_Exercise details_
If a line contains "export SYNTH_HDL_FRONTEND = slang", it is the last one to write out; begin with the first line of the records and copy each exactly.

_Supplied material_

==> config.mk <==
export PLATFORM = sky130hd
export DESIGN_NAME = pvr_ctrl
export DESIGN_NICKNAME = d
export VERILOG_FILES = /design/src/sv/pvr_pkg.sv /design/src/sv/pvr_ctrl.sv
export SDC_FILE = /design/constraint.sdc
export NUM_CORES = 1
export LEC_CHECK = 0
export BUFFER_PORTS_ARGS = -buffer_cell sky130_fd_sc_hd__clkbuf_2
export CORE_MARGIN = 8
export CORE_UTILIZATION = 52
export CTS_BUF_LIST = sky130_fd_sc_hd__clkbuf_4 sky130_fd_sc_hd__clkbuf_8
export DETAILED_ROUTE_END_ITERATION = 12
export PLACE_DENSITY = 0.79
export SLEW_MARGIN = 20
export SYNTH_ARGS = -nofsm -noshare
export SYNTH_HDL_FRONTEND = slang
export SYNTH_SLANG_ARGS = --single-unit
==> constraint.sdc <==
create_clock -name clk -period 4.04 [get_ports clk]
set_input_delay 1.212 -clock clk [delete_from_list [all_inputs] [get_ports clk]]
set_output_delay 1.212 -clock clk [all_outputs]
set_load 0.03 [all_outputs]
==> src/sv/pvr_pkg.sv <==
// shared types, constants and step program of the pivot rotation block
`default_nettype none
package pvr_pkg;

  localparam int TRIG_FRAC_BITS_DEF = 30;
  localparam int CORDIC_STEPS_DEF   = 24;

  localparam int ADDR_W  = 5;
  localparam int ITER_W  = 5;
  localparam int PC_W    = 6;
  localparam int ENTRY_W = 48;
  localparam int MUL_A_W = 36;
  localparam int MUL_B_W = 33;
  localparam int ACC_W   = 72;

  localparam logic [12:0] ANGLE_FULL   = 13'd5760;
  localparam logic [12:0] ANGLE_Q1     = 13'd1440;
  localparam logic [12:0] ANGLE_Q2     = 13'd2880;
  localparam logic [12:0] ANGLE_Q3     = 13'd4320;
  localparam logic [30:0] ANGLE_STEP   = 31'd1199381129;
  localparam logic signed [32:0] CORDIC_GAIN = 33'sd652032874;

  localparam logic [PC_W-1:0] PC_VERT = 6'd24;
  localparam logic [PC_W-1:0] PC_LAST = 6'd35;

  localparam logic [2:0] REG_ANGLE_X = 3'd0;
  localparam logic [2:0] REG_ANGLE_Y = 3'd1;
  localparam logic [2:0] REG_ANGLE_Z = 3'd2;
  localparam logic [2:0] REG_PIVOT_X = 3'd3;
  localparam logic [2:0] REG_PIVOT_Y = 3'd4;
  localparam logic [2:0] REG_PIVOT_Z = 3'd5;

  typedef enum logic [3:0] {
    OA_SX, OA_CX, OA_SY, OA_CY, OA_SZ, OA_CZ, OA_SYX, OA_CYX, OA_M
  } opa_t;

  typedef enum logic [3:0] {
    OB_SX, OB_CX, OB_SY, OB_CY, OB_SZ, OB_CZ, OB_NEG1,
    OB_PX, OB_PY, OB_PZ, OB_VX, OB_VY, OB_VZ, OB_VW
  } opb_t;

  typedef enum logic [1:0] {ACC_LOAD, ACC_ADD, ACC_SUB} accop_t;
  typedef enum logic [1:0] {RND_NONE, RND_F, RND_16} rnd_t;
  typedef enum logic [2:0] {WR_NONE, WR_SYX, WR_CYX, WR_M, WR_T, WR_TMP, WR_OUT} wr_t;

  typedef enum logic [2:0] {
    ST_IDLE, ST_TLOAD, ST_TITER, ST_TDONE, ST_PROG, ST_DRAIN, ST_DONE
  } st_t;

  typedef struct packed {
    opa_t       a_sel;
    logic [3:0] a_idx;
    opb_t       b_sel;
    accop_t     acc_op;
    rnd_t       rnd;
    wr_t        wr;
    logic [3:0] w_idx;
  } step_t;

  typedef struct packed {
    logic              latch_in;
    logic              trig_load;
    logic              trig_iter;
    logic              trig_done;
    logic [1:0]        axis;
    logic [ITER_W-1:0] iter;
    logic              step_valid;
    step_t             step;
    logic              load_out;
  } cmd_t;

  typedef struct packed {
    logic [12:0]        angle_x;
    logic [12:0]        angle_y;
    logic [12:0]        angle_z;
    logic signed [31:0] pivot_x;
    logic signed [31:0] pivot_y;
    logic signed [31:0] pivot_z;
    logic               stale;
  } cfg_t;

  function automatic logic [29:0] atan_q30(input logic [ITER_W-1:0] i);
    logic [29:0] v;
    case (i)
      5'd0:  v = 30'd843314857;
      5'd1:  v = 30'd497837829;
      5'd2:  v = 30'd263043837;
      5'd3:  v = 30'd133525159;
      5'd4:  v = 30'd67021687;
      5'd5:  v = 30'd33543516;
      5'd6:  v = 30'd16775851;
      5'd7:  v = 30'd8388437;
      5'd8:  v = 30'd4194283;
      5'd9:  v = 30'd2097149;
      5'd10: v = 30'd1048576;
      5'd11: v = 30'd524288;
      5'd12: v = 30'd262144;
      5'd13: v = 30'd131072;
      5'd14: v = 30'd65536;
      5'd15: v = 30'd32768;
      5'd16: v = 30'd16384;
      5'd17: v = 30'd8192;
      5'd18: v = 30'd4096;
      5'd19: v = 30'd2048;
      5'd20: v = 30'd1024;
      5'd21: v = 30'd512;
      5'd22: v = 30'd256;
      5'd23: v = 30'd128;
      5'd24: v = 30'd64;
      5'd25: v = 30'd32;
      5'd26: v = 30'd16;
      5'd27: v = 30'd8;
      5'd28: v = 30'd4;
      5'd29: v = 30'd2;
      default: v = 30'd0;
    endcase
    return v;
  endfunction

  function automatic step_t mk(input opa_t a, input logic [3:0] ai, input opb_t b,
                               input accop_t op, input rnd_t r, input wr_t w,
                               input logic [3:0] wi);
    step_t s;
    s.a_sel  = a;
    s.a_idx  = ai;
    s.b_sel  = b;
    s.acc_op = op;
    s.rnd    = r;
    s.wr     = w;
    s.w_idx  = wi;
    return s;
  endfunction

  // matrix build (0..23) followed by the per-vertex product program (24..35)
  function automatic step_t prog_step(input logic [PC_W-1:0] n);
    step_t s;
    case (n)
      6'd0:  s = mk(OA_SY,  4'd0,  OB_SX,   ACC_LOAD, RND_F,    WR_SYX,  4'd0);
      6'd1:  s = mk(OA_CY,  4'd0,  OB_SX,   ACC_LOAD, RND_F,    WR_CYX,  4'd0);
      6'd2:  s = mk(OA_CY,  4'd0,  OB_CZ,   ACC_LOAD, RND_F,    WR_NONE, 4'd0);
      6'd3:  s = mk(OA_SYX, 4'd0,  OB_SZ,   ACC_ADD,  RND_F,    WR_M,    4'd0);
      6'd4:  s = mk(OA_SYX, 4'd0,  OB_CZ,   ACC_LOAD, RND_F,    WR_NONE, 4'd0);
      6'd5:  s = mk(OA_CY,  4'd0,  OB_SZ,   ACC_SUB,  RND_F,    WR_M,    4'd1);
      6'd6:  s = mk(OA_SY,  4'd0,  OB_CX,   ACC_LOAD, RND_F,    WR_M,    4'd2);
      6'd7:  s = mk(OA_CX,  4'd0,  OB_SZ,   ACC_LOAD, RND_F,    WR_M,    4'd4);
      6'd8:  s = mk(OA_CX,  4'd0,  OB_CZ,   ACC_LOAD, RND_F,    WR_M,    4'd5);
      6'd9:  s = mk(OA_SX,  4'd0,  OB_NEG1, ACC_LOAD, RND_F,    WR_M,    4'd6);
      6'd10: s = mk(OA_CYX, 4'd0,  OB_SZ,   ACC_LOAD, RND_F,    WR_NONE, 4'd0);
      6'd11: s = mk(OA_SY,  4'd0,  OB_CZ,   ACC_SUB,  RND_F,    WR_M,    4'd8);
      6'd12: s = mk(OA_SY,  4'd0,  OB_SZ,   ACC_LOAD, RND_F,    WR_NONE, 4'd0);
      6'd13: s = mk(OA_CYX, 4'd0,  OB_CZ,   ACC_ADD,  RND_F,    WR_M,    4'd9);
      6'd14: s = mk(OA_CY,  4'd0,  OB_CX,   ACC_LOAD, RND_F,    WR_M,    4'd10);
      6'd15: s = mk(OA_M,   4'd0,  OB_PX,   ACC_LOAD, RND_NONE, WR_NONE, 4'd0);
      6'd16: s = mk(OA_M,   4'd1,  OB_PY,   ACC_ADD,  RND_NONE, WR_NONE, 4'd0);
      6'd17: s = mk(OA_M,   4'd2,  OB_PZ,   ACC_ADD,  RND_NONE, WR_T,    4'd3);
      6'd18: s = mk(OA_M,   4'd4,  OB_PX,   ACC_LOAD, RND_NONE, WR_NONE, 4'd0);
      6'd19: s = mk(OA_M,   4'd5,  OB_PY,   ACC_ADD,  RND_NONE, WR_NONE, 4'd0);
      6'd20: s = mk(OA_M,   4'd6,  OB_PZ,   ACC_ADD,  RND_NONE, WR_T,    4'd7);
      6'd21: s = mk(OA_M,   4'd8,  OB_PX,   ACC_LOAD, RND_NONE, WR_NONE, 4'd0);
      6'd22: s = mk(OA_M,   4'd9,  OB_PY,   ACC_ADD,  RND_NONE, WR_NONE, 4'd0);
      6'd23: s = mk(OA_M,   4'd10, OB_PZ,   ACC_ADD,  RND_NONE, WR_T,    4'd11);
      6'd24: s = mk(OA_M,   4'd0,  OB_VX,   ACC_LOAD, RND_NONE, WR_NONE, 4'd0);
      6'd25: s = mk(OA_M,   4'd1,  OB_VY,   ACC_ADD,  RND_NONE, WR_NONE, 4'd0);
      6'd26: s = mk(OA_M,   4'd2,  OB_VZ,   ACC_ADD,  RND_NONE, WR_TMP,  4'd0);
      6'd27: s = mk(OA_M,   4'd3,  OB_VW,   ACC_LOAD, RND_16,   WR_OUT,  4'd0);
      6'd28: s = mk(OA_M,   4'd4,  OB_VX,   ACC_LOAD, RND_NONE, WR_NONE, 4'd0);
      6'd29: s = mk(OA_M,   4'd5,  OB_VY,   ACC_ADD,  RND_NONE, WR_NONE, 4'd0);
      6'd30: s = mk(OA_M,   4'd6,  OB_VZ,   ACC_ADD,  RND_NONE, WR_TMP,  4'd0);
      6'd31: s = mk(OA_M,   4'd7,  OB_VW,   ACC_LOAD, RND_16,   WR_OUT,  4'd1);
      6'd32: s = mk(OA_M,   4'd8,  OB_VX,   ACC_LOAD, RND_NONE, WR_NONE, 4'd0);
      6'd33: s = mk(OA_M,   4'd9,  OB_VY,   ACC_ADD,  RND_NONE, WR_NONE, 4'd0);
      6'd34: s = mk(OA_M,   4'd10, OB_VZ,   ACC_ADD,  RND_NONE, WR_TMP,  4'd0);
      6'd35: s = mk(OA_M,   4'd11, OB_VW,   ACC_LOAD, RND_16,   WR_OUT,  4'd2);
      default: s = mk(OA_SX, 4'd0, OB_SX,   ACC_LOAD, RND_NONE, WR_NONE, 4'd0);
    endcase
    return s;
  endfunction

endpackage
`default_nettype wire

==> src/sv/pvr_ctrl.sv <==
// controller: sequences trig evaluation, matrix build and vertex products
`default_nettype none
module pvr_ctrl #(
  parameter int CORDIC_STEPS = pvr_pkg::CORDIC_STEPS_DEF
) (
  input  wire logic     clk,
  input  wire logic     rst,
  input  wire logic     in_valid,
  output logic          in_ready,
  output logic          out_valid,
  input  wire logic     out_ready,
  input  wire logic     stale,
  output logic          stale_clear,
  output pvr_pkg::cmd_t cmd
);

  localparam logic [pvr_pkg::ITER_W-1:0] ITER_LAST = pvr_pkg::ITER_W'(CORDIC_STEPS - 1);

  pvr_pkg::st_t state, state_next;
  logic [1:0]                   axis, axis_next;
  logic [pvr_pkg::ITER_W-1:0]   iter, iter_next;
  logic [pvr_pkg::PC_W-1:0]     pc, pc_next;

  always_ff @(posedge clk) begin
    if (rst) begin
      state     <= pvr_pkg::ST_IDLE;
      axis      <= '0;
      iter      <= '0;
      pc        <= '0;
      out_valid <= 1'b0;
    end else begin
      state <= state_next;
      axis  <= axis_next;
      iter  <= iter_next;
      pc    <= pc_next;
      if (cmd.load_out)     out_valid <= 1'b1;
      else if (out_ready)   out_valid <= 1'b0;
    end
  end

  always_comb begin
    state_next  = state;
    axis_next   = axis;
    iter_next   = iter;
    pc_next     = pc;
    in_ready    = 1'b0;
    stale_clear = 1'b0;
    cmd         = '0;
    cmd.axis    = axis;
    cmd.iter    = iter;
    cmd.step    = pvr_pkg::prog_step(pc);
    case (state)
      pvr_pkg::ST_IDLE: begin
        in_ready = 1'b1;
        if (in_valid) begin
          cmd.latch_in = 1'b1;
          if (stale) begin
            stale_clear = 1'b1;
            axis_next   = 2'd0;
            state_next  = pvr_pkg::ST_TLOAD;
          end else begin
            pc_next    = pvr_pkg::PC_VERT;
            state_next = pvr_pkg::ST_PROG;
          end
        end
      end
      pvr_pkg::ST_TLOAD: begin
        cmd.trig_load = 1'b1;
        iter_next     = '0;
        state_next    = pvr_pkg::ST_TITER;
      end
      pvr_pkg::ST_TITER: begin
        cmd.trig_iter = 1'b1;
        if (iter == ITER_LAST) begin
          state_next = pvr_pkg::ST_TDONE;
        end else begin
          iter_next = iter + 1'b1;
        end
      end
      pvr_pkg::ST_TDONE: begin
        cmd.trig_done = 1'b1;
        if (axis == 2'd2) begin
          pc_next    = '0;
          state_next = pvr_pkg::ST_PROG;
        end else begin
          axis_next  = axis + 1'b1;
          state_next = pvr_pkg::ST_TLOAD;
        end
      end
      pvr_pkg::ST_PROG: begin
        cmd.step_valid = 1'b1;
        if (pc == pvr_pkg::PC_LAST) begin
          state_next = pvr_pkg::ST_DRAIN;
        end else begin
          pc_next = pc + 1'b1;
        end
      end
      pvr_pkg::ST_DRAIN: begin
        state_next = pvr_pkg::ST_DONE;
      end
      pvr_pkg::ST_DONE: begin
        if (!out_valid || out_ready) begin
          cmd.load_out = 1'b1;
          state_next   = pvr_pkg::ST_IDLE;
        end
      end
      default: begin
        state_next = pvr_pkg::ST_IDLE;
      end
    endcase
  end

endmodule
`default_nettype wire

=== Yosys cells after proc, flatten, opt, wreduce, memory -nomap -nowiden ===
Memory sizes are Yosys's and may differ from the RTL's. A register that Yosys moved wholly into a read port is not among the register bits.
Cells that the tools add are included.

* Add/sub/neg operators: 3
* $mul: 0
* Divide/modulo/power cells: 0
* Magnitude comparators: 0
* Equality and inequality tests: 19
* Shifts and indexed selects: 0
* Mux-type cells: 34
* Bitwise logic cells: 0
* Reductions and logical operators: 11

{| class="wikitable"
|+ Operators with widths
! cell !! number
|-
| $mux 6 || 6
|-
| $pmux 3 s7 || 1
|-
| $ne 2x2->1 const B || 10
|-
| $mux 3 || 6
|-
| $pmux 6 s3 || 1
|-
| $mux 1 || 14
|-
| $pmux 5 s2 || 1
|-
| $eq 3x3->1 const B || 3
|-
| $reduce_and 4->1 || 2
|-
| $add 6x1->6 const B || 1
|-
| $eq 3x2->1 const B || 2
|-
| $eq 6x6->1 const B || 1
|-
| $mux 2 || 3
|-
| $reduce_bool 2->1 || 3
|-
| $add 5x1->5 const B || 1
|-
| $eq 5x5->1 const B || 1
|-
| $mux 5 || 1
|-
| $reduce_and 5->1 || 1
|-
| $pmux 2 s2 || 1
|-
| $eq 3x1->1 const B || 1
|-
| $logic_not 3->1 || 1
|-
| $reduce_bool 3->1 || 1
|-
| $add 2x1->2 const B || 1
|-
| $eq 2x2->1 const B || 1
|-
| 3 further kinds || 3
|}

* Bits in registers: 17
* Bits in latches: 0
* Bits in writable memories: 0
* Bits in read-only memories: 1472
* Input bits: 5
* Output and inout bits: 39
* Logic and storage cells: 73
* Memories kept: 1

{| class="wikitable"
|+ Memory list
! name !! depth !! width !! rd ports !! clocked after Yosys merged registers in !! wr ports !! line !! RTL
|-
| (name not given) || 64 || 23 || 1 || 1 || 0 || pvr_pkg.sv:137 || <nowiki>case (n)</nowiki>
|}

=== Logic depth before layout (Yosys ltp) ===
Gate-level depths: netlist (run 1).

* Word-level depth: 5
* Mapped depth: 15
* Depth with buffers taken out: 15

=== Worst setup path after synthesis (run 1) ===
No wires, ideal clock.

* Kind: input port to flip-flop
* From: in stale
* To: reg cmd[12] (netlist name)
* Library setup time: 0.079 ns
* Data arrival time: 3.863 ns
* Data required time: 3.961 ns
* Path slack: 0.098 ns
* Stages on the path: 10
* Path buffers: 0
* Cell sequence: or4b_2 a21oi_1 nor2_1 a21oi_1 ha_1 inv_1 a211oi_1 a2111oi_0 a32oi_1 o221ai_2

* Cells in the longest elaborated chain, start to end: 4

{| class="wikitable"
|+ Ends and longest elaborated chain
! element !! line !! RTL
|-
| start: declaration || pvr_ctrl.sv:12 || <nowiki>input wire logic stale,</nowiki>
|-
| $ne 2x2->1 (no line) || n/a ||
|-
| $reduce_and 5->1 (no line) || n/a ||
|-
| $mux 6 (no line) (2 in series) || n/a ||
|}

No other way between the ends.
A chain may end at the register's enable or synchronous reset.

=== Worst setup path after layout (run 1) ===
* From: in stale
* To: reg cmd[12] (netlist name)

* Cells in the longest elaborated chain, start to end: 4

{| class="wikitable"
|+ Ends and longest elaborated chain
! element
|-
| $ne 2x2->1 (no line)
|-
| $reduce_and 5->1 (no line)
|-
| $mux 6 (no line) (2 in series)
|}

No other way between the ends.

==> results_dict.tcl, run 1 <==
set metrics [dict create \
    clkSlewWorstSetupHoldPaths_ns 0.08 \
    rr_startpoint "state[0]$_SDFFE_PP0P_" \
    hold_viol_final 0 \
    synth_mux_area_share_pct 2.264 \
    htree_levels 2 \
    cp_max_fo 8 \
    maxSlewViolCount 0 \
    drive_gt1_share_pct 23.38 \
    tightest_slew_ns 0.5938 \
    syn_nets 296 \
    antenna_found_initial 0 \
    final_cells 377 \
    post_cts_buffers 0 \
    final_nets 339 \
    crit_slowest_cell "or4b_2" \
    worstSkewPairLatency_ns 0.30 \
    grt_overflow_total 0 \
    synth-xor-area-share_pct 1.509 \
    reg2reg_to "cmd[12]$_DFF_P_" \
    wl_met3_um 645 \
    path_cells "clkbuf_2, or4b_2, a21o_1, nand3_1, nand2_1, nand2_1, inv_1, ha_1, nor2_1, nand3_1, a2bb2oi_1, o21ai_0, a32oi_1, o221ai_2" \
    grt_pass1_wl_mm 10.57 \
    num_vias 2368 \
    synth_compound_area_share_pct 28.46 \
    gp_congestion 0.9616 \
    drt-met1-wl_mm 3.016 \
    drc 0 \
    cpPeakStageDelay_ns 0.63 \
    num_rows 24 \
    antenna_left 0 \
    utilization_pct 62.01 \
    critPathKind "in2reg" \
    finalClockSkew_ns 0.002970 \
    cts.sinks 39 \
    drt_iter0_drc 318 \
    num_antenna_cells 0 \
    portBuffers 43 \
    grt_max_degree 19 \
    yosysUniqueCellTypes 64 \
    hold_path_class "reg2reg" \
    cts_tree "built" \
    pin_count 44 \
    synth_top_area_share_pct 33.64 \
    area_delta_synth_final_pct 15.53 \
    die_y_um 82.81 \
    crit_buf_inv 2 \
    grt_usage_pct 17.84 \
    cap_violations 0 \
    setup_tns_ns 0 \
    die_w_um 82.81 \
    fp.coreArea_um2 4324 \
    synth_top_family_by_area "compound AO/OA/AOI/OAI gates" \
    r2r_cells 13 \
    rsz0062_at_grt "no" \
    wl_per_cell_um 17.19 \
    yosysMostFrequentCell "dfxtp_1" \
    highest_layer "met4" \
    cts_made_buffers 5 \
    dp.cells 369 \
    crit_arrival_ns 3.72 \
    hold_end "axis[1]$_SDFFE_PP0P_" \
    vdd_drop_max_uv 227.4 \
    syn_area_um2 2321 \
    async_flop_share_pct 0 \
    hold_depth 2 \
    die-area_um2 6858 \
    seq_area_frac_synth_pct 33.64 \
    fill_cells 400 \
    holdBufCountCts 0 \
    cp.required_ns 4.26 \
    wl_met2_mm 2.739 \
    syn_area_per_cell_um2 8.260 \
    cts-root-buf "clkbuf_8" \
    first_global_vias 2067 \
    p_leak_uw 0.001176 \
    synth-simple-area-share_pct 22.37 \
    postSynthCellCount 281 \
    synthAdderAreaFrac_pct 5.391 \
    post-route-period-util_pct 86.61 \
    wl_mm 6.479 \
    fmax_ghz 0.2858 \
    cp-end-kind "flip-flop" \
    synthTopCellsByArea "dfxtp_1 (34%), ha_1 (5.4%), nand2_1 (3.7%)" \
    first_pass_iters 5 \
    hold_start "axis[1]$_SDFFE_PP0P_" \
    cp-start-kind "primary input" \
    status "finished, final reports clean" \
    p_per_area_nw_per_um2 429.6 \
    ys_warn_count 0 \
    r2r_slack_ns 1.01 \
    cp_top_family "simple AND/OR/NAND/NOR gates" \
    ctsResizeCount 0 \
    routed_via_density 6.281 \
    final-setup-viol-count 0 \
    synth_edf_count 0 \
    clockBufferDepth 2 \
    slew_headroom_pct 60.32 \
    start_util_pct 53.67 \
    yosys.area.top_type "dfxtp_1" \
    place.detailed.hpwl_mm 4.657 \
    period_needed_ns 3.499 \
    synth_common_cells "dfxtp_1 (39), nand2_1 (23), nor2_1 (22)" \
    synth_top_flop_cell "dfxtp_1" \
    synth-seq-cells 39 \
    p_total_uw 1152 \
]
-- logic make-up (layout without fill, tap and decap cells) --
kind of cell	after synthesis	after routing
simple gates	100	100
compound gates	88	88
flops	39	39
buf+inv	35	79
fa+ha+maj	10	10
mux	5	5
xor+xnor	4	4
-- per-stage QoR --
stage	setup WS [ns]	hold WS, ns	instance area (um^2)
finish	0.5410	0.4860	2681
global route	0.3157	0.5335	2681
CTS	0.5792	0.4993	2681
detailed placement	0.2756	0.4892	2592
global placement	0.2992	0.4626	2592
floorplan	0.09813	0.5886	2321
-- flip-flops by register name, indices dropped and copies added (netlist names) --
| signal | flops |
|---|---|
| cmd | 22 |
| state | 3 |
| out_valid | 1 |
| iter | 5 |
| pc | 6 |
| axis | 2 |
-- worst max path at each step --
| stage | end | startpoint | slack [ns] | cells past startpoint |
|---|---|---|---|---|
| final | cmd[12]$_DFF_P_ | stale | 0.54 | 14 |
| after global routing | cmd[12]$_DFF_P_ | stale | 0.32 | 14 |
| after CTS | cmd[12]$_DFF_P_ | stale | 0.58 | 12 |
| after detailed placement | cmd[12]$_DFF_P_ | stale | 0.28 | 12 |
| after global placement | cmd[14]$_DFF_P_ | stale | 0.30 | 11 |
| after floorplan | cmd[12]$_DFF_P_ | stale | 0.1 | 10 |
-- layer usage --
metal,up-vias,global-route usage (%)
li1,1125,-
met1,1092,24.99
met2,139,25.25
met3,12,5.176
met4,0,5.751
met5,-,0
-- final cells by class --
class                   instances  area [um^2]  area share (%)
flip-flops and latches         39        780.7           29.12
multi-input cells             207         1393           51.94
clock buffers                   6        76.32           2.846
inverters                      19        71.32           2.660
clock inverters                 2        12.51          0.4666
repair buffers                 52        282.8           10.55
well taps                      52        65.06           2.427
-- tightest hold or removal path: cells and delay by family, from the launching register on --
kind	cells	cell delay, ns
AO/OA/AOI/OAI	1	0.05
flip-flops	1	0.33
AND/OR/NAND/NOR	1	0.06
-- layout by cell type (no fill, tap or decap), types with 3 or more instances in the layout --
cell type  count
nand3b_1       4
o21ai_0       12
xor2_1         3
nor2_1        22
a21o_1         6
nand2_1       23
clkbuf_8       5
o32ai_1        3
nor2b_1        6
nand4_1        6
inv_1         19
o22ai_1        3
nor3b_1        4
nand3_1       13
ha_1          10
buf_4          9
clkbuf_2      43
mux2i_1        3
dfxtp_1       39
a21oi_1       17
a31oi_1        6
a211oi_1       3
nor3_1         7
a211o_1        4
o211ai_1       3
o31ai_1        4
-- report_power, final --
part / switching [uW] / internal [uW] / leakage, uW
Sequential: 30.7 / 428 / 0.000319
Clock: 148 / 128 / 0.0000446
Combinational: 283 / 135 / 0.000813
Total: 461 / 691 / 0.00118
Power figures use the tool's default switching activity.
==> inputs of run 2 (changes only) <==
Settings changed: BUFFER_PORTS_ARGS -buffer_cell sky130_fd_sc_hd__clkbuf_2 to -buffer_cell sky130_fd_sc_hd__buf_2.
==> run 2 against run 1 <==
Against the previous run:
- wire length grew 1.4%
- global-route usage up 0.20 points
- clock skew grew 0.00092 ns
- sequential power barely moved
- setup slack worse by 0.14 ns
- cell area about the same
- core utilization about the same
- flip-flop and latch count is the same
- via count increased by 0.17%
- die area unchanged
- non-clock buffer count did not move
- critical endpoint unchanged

_Task solution_
==> config.mk <==
export PLATFORM = sky130hd
export DESIGN_NAME = pvr_ctrl
export DESIGN_NICKNAME = d
export VERILOG_FILES = /design/src/sv/pvr_pkg.sv /design/src/sv/pvr_ctrl.sv
export SDC_FILE = /design/constraint.sdc
export NUM_CORES = 1
export LEC_CHECK = 0
export BUFFER_PORTS_ARGS = -buffer_cell sky130_fd_sc_hd__clkbuf_2
export CORE_MARGIN = 8
export CORE_UTILIZATION = 52
export CTS_BUF_LIST = sky130_fd_sc_hd__clkbuf_4 sky130_fd_sc_hd__clkbuf_8
export DETAILED_ROUTE_END_ITERATION = 12
export PLACE_DENSITY = 0.79
export SLEW_MARGIN = 20
export SYNTH_ARGS = -nofsm -noshare
export SYNTH_HDL_FRONTEND = slang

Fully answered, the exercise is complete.